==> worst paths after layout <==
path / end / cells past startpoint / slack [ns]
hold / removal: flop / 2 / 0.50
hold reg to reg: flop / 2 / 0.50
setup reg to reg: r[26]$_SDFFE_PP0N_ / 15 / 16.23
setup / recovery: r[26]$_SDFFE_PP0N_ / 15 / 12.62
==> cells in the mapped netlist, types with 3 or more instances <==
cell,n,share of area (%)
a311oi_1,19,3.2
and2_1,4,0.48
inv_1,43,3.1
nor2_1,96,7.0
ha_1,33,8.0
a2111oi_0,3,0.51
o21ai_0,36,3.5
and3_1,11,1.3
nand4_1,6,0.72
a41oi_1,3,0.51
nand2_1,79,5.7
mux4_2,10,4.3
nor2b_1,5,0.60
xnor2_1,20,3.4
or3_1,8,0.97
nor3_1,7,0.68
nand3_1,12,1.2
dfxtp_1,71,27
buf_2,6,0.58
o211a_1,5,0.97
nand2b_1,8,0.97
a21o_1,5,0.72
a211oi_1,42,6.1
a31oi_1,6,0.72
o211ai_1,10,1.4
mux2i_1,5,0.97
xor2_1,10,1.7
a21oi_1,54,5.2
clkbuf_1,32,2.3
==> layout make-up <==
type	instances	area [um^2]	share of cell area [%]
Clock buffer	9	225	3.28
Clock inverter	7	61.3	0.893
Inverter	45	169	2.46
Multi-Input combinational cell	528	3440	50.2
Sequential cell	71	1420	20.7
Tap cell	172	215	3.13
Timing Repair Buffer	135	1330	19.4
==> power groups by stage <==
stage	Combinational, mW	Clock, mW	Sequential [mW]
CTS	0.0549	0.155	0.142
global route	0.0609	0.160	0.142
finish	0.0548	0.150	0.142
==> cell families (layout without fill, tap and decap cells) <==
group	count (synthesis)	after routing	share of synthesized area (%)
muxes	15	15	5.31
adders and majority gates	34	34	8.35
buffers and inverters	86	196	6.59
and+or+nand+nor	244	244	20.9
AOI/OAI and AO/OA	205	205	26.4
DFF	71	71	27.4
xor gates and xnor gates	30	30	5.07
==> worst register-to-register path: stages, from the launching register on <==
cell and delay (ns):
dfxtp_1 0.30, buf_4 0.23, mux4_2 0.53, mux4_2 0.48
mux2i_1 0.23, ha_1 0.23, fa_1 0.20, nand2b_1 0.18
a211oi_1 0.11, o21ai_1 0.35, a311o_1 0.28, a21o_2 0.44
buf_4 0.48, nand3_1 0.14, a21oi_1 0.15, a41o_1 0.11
### flow/config.mk
export PLATFORM = sky130hd
export DESIGN_NAME = Ram256x32
export DESIGN_NICKNAME = Ram256x32
export VERILOG_FILES = /design/flow/design.v
export SDC_FILE = /design/flow/constraint.sdc
export NUM_CORES = 4
export LEC_CHECK = 1
export CORE_UTILIZATION = 40
export SYNTH_MEMORY_MAX_BITS = 65536
### flow/design.v
module Ram256x32(Address, Din, Dout, RW,clk);
input [7:0] Address;
input [31:0]Din;
output [31:0]Dout;
input RW;
input clk;
wire[31:0] Dout0, Dout1, Dout2, Dout3, D0,D1,D2,D3;
wire [3:0]CS;
decoder2x4 a(Address[7:6],CS);
Ram64x8 z(Address[5:0], CS[0], Din[31:24], Dout0[31:24], RW,clk);
Ram64x8 b(Address[5:0], CS[0], Din[23:16], Dout0[23:16], RW,clk);
Ram64x8 c(Address[5:0], CS[0], Din[15:8], Dout0[15:8], RW,clk);
Ram64x8 d(Address[5:0], CS[0], Din[7:0], Dout0[7:0], RW,clk);
Ram64x8 e(Address[5:0], CS[1], Din[31:24], Dout1[31:24], RW,clk);
Ram64x8 f(Address[5:0], CS[1], Din[23:16], Dout1[23:16], RW,clk);
Ram64x8 g(Address[5:0], CS[1], Din[15:8], Dout1[15:8], RW,clk);
Ram64x8 h(Address[5:0], CS[1], Din[7:0], Dout1[7:0], RW,clk);
Ram64x8 i(Address[5:0], CS[2], Din[31:24], Dout2[31:24], RW,clk);
Ram64x8 j(Address[5:0], CS[2], Din[23:16], Dout2[23:16], RW,clk);
Ram64x8 k(Address[5:0], CS[2], Din[15:8], Dout2[15:8], RW,clk);
Ram64x8 l(Address[5:0], CS[2], Din[7:0], Dout2[7:0], RW,clk);
Ram64x8 m(Address[5:0], CS[3], Din[31:24], Dout3[31:24], RW,clk);
Ram64x8 n(Address[5:0], CS[3], Din[23:16], Dout3[23:16], RW,clk);
Ram64x8 o(Address[5:0], CS[3], Din[15:8], Dout3[15:8], RW,clk);
Ram64x8 p(Address[5:0], CS[3], Din[7:0], Dout3[7:0], RW,clk);
TriStateBuffer q(Dout0,D0,CS[0]);
TriStateBuffer qq(Dout1,D1,CS[1]);
TriStateBuffer qqq(Dout2,D2,CS[2]);
TriStateBuffer qqqq(Dout3,D3,CS[3]);
assign Dout = D0 | D1 | D2 | D3;
endmodule
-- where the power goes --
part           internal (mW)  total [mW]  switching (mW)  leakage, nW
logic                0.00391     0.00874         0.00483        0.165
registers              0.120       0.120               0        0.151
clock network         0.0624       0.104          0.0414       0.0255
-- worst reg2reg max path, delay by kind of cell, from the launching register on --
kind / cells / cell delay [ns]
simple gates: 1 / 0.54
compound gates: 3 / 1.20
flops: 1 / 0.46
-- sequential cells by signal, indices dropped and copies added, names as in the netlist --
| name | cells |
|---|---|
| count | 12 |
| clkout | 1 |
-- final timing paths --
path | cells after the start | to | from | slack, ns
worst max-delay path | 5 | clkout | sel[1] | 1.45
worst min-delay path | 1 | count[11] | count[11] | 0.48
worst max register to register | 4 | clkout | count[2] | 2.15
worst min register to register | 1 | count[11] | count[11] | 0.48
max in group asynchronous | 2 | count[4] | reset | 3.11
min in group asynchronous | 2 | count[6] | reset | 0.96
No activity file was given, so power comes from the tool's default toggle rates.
==> design/flow/design.v <==
module running_average #(
  parameter N = 4,
  parameter DATAWIDTH = 32
)(
  input   wire        clk,
  input   wire        reset,
  input   wire [DATAWIDTH -1 : 0] data_i,
  output  wire [DATAWIDTH -1 : 0] average_o 
);
localparam M = $clog2(N) ;
reg [DATAWIDTH -1 : 0] last_N_inputs [0: N-1];
reg [DATAWIDTH -1 : 0] sum_old;  
wire [DATAWIDTH-1 : 0] sum_new;
int i;
always_ff @(posedge clk or posedge reset) begin
    if (reset) begin
        sum_old <= '0;
        for (i = 0; i< N; i++) begin
            last_N_inputs[i] <= '0;
        end
    end
    else begin 
        for (i = N -1; i> 0; i-- ) begin
            last_N_inputs[i] <= last_N_inputs[i-1];
    end
        last_N_inputs[0] <= data_i;
        sum_old <= sum_new;
    end
end
assign sum_new = (reset) ? '0 : (sum_old - last_N_inputs[N-1] + data_i);
assign average_o = (reset) ? '0 : (sum_new >> M);
endmodule
==> design/flow/run.sh <==
#!/bin/bash
# OpenROAD 26Q1-2900-gdf79404cd8, Yosys 0.63+post, stock flow scripts
make -C /OpenROAD-flow-scripts/flow DESIGN_CONFIG=/design/flow/config.mk WORK_HOME=/design/flow/orfs finish
==> design/flow/config.mk <==
export PLATFORM = sky130hd
export DESIGN_NAME = running_average
export DESIGN_NICKNAME = running_average
export VERILOG_FILES = /design/flow/design.v
export SDC_FILE = /design/flow/constraint.sdc
export NUM_CORES = 4
export LEC_CHECK = 1
export CORE_UTILIZATION = 50
==> design/flow/constraint.sdc <==
current_design running_average

set clk_period 14.8
set clk_io_pct 0.2

create_clock -name clk0 -period $clk_period [get_ports {clk}]

set non_clock_inputs [all_inputs -no_clocks]
set_input_delay [expr $clk_period * $clk_io_pct] -clock clk0 $non_clock_inputs
set_output_delay [expr $clk_period * $clk_io_pct] -clock clk0 [all_outputs]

· · ·

Activity
Which lines in the records above contain the string "count"? Copy them.

Solution to this task
group	count (synthesis)	after routing	share of synthesized area (%)
| count | 12 |
worst min-delay path | 1 | count[11] | count[11] | 0.48
worst max register to register | 4 | clkout | count[2] | 2.15
worst min register to register | 1 | count[11] | count[11] | 0.48
max in group asynchronous | 2 | count[4] | reset | 3.11
min in group asynchronous | 2 | count[6] | reset | 0.96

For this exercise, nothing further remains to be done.